Загадка – появление в конкурсе «Родена» (Rodin) Жака Дуайона, невнятного двухчасового жизнеописания, в первую очередь касающегося, как все фильмы о Родене (здесь его нарочито играет Венсан Линдон), отношений с Камиллой Клодель.
Чуть интереснее линия с созданием скульптуры Бальзака – среди моделей для неё была беременная натурщица: «еще бы, внутри 250 героев!».

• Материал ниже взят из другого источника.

<file path="src/rtl/irq_ctrl.sv">
// Fixed-priority, non-nesting interrupt controller: one request is latched,
// handed to the core, serviced, and acknowledged back to the device on mret.
module irq_ctrl #(
  parameter int unsigned N_IRQ = 16
) (
  input  logic             clk_i,
  input  logic             rst_i,
  input  logic [N_IRQ-1:0] irq_req_i,
  input  logic [31:0]      mie_i,
  input  logic             int_ack_i,
  input  logic             mret_i,
  output logic             int_o,
  output logic [31:0]      mcause_o,
  output logic [N_IRQ-1:0] irq_ret_o,
  output logic             busy_o
);

  localparam int unsigned IDX_W = (N_IRQ > 1) ? $clog2(N_IRQ) : 1;

  typedef enum logic [1:0] {
    IDLE    = 2'd0,
    PENDING = 2'd1,
    SERVICE = 2'd2,
    RET     = 2'd3
  } state_e;

  state_e             state_q, state_d;
  logic [IDX_W-1:0]   idx_q, idx_d;
  logic               int_q, int_d;
  logic [31:0]        mcause_q, mcause_d;
  logic [N_IRQ-1:0]   irq_ret_q, irq_ret_d;
  logic               busy_q, busy_d;

  logic [N_IRQ-1:0]   elig_c;
  logic [IDX_W-1:0]   win_c;
  logic               any_c;

  // Only the enable bits for implemented lines matter; the rest are read here
  // so the full CSR can be wired in unchanged.
  logic unused_mie;
  assign unused_mie = &{1'b0, mie_i};

  // Eligible lines and the lowest-index winner (line 0 has highest priority).
  always_comb begin
    elig_c = irq_req_i & mie_i[16 +: N_IRQ];
    any_c  = |elig_c;
    win_c  = '0;
    for (int k = int'(N_IRQ) - 1; k >= 0; k--) begin
      if (elig_c[k]) begin
        win_c = IDX_W'(k);
      end
    end
  end

  // Next-state and registered-output computation.
  always_comb begin
    state_d   = state_q;
    idx_d     = idx_q;
    mcause_d  = mcause_q;
    int_d     = 1'b0;
    irq_ret_d = '0;

    case (state_q)
      IDLE: begin
        if (any_c) begin
          state_d  = PENDING;
          idx_d    = win_c;
          mcause_d = 32'h8000_0010 + 32'(win_c);
          int_d    = 1'b1;
        end
      end
      PENDING: begin
        if (int_ack_i) begin
          state_d = SERVICE;
        end else begin
          int_d = 1'b1;
        end
      end
      SERVICE: begin
        if (mret_i) begin
          state_d   = RET;
          irq_ret_d = N_IRQ'(1) << idx_q;
        end
      end
      RET: begin
        state_d = IDLE;
      end
      default: begin
        state_d = IDLE;
      end
    endcase

    busy_d = (state_d != IDLE);
  end

  // State and output registers, cleared asynchronously.
  always_ff @(posedge clk_i or negedge rst_i) begin
    if (!rst_i) begin
      state_q   <= IDLE;
      idx_q     <= '0;
      int_q     <= 1'b0;
      mcause_q  <= 32'h0;
      irq_ret_q <= '0;
      busy_q    <= 1'b0;
    end else begin
      state_q   <= state_d;
      idx_q     <= idx_d;
      int_q     <= int_d;
      mcause_q  <= mcause_d;
      irq_ret_q <= irq_ret_d;
      busy_q    <= busy_d;
    end
  end

  assign int_o     = int_q;
  assign mcause_o  = mcause_q;
  assign irq_ret_o = irq_ret_q;
  assign busy_o    = busy_q;

endmodule

</file>
<file path="config.mk">
export PLATFORM = sky130hd
export DESIGN_NAME = irq_ctrl
export DESIGN_NICKNAME = d
export VERILOG_FILES = /design/src/rtl/irq_ctrl.sv
export SDC_FILE = /design/constraint.sdc
export NUM_CORES = 1
export LEC_CHECK = 0
export BUFFER_PORTS_ARGS = -buffer_cell sky130_fd_sc_hd__buf_2
export CAP_MARGIN = 20
export CELL_PAD_IN_SITES_DETAIL_PLACEMENT = 1
export CELL_PAD_IN_SITES_GLOBAL_PLACEMENT = 2
export CORE_MARGIN = 4
export CORE_UTILIZATION = 21
export DETAILED_ROUTE_END_ITERATION = 10
export PLACE_DENSITY = 0.74
export SLEW_MARGIN = 20
export SYNTH_ARGS = -nofsm -noshare
export SYNTH_HDL_FRONTEND = slang
export SYNTH_SLANG_ARGS = --single-unit
</file>
<file path="constraint.sdc">
create_clock -name clk_i -period 1.3 [get_ports clk_i]
set_input_delay 0.065 -clock clk_i [delete_from_list [all_inputs] [get_ports clk_i]]
set_output_delay 0.065 -clock clk_i [all_outputs]
set_load 0.02 [all_outputs]
</file>
==> metrics.cfg <==
[detailed_routing]
vias_per_cell = 4.049
via_count = 1150
post_route_ant_nets = 0
drt-total-wl_um = 3420
drt-initial-drc-count = 14
drt_pass_1_iters = 3
route.detailed.wl_per_inst_um = 12.04
drc = 0

[sta]
maxClockFrequency_mhz = 827.2
fin_hold_ws_ns = 0.1250
min_period_over_period_pct = 92.99
timing_max_transition_violations_final = 0
post-route-min-period_ns = 1.209
setup-violations-final = 0
fin_worst_skew_ns = 0.008490
hold_violation_count_in_the_final_report = 0
slew_headroom_pct = 63.13
post-route-worst-setup-slack_ns = 0.09117
worst_pin_slew_ns = 0.5530

[synthesis]
yosys_warnings = 0
synth_cell_type_count = 30
post_synth_inst_count = 139
yosys_most_used_dff = dfrtp_1
netlist_area_um2 = 1398
postSynthRegisterBits = 25
synth_area_leaders = dfrtp_1 (45%), buf_4 (15%), a22oi_4 (6.1%), nand2_1 (4.6%), nor2_1 (3.8%)
asyncSetResetFlopFracSynth_pct = 100.0
syn-mean-instance-area_um2 = 10.05
synthDominantCellAreaShare_pct = 44.76
synth-edff-count = 0
yosysTopAreaCell = dfrtp_1
proportion_of_synthesized_chip_area_in_sequential_cells_pct = 44.76

[cts]
worst_case_clock_buffer_depth = 2
tritoncts = built
clk_root_buffer_cell = clkbuf_8
clock_latency_ns = 0.27
tritoncts_num_sinks = 25
htree_num_levels = 1
postCtsSetupBuffers = 0
clk_pin_slew_worst_paths_ns = 0.09
cts_made_buffers = 3

[worst_hold_path]
worstHoldPathType = input port to flip-flop
timing.hold.worst.start = mie_i[16]
timing.hold.worst_path_depth = 4
hold-path-endpoint = idx_q[1]$_DFFE_PN0P_

[global_route]
gr-usage-met3_pct = 1.642
number_of_global_route_vias_before_repair = 1170
grt_antenna_before_repair = 0
global_route.usage.total_pct = 8.385
grt_busiest_layer = met2
first_pass_grt_wire_length_um = 5382
global_route.usage.met2_pct = 13.50
largest_net_degree_at_the_start_of_global_routing = 26
grt_util_met1_pct = 11.56
globalRoute.totalOverflow = 0

[setup_path]
worst_r2r_endpoint = irq_ret_o[7]$_DFF_PN0_
setup.worst_path.class = flip-flop to flip-flop
worst_path_arrival_time_ns = 1.40
setup.worst_path.end_class = flip-flop
reg2reg_depth = 6
reg2reg_slack_ns = 0.09
worstReg2RegStart = state_q[1]$_DFF_PN0_
startpoint_type = flip-flop
crit_path_max_fanout = 4
worstSetupStartpoint = state_q[1]$_DFF_PN0_
cp_required_ns = 1.49

[power_and_ir_drop]
intPower_mw = 1.512
power_per_cell_area_nw_per_um2 = 1380
power_leakage_nw = 0.9657
sw_frac_of_total_pct = 39.92
p_sw_mw = 1.005
clock_network_power_share_pct = 18.5
power.ir.vdd_worst_mv = 0.4222
sequentialPowerShare_pct = 41.9
combinational_group_share_of_total_power_pct = 39.7

[floorplanning]
core-area_um2 = 6422
chipWidth_um = 89.58
boundaryPins = 102
placement_rows = 29
die_area_um2 = 8025
die_height_um = 89.58
floorplan.initialDensity_pct = 21.76

[cells_and_area]
area_occupied_by_multi_input_gates_um2 = 685.7
diodes = 0
layout-area-overhead-vs-synth_pct = 30.53
seq_area_um2 = 625.6
num-fill-cells = 761
drive_gt1_share_pct = 42.51
finish.instance_area_um2 = 1824
nNetsFinal = 260
layout.core_utilization_pct = 28.40

[placed_design]
place_hpwl_um = 2948
placer_congestion = 0.6974
place.port_buffers = 59
place_area_um2 = 1722
dp_worst_setup_slack_ns = 0.02778

[flow_run]
max-cap-violations = 0

[status]
status = completed

[per-layer routing]
metal	routed length, µm	up-vias
li1	-	561
met5	0	-
met3	327	2
met2	1591	59
met1	1493	528
met4	8	0
[how the worst max path moves through the flow]
stage                             endpoint  slack [ns]  depth (start not counted)
floorplan             idx_q[2]$_DFFE_PN0P_        0.14                          4
global placement      idx_q[1]$_DFFE_PN0P_        0.04                          6
detailed placement    idx_q[2]$_DFFE_PN0P_        0.03                          4
CTS                   idx_q[2]$_DFFE_PN0P_        0.01                          4
global route        irq_ret_o[7]$_DFF_PN0_       -0.02                          6
finish              irq_ret_o[7]$_DFF_PN0_        0.09                          6
[power by group through the flow]
| stage | Combinational [mW] | Sequential (mW) | Clock (mW) |
|---|---|---|---|
| after global routing | 1.12 | 1.08 | 0.512 |
| after global placement | 0.960 | 1.04 | 0 |
| after detailed placement | 0.971 | 1.05 | 0 |
| after floorplan | 0.539 | 1.15 | 0 |
| after CTS | 0.984 | 1.03 | 0.485 |
| final | 0.999 | 1.05 | 0.464 |
[cell usage after synthesis (3+ instances only)]
master,n
o21ai_0,3
nand2_1,17
a21oi_1,7
nand3_1,5
a22oi_4,4
nor3_1,4
buf_4,27
nand2b_1,6
a22oi_2,4
nor2_1,14
dfrtp_1,25
[registers in the layout (all words and copies together) (netlist names)]
signal / count
mcause_o: 2
busy_o: 1
irq_ret_o: 16
idx_q: 3
int_o: 1
state_q: 2
[area by class of cell]
type / instances / share of cell area (%)
multi-input combinational: 109 / 37.59
sequential: 25 / 34.29
timing repair buffer: 67 / 19.75
tap: 77 / 5.281
clock buffer: 3 / 2.263
clock inverter: 1 / 0.4115
inverter: 2 / 0.4115
[logic make-up (layout without fill, tap and decap cells)]
logic type / after synthesis / after routing / synth area share, %
and+or+nand+nor: 54 / 54 / 19.43
AOI/OAI and AO/OA: 29 / 29 / 20.23
DFF: 25 / 25 / 44.76
buffers and inverters: 30 / 73 / 15.31
other: 1 / 26 / 0.2683
[layout by cell type, fill, tap and decap left out, types with 2 or more instances in the layout]
| cell type | instances |
|---|---|
| dlygate4sd3_1 | 2 |
| a22oi_4 | 4 |
| nor3_1 | 2 |
| nand3_1 | 5 |
| a22oi_2 | 4 |
| nand2_1 | 16 |
| nand2b_1 | 6 |
| inv_1 | 2 |
| nor2_1 | 13 |
| conb_1 | 26 |
| buf_4 | 6 |
| o21ai_0 | 3 |
| buf_2 | 59 |
| o31ai_1 | 2 |
| dfrtp_1 | 25 |
| nor3_2 | 2 |
| a21oi_1 | 7 |
| clkbuf_8 | 3 |
| and2_1 | 2 |
[metrics by stage]
step	power, mW	TNS (ns)	instances
2_1_floorplan	1.690	0	164
3_3_place_gp	2.002	0	278
3_5_place_dp	2.018	0	278
4_1_cts	2.500	0	284
5_1_grt	2.705	-0.02162	284
6_report	2.517	0	284
[repair_timing]
| action | in CTS | in global routing |
|---|---|---|
| resized for setup | 0 | 8 |
| hold endpoints to repair | 26 | 0 |
| endpoints found under the setup margin | 0 | 8 |
| hold buffers | 2 | 0 |
[critical path, cell delays in order (launching register included)]
cell and delay, ns:
dfrtp_1 0.42, nor2b_4 0.17, nand2_1 0.07, buf_4 0.13, nor2_1 0.11, nand2_2 0.11, nor2_1 0.12
(Power assumes the default switching activity.)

Страннее всего, что Дуайон, способный (несмотря на почтенный возраст) мастерски снимать эротику (посмотрите хотя бы его предыдущий фильм «Мои сеансы борьбы»), обрывает все сцены такого рода «на самом интересном месте». Получает «датское» кино ни о чем; мне было особенно обидно натолкнуться на такой фильм всего лишь через две недели после погружения в роденовский мир на глобальной выставке в парижском Гран Пале. Его скульптуры, более подвижные, пластичные и живые, чем 90 процентов фильмов на свете, у Дуайона выглядят пустыми одномерными слепками.
По обзорам может показаться, что я игнорирую внеконкурсные и параллельные программы. Это не так, и два своих любимейших фильма 70-го Канна я увидел в «Двухнедельнике режиссеров» – это «Иней» (Frost) литовца Шарунаса Бартаса, и «Неделе критики» – «Габриэль и гора» бразильца Фелипе Барбосы. В «Особом взгляде» выделяются немецкий «Вестерн» Валески Грисбах, иранский «Честный человек» Мохаммада Расулова и российская «Теснота» Кантемира Балагова. Подробно – в следующих репортажах, которые я планирую превратить в синефильскую оргию.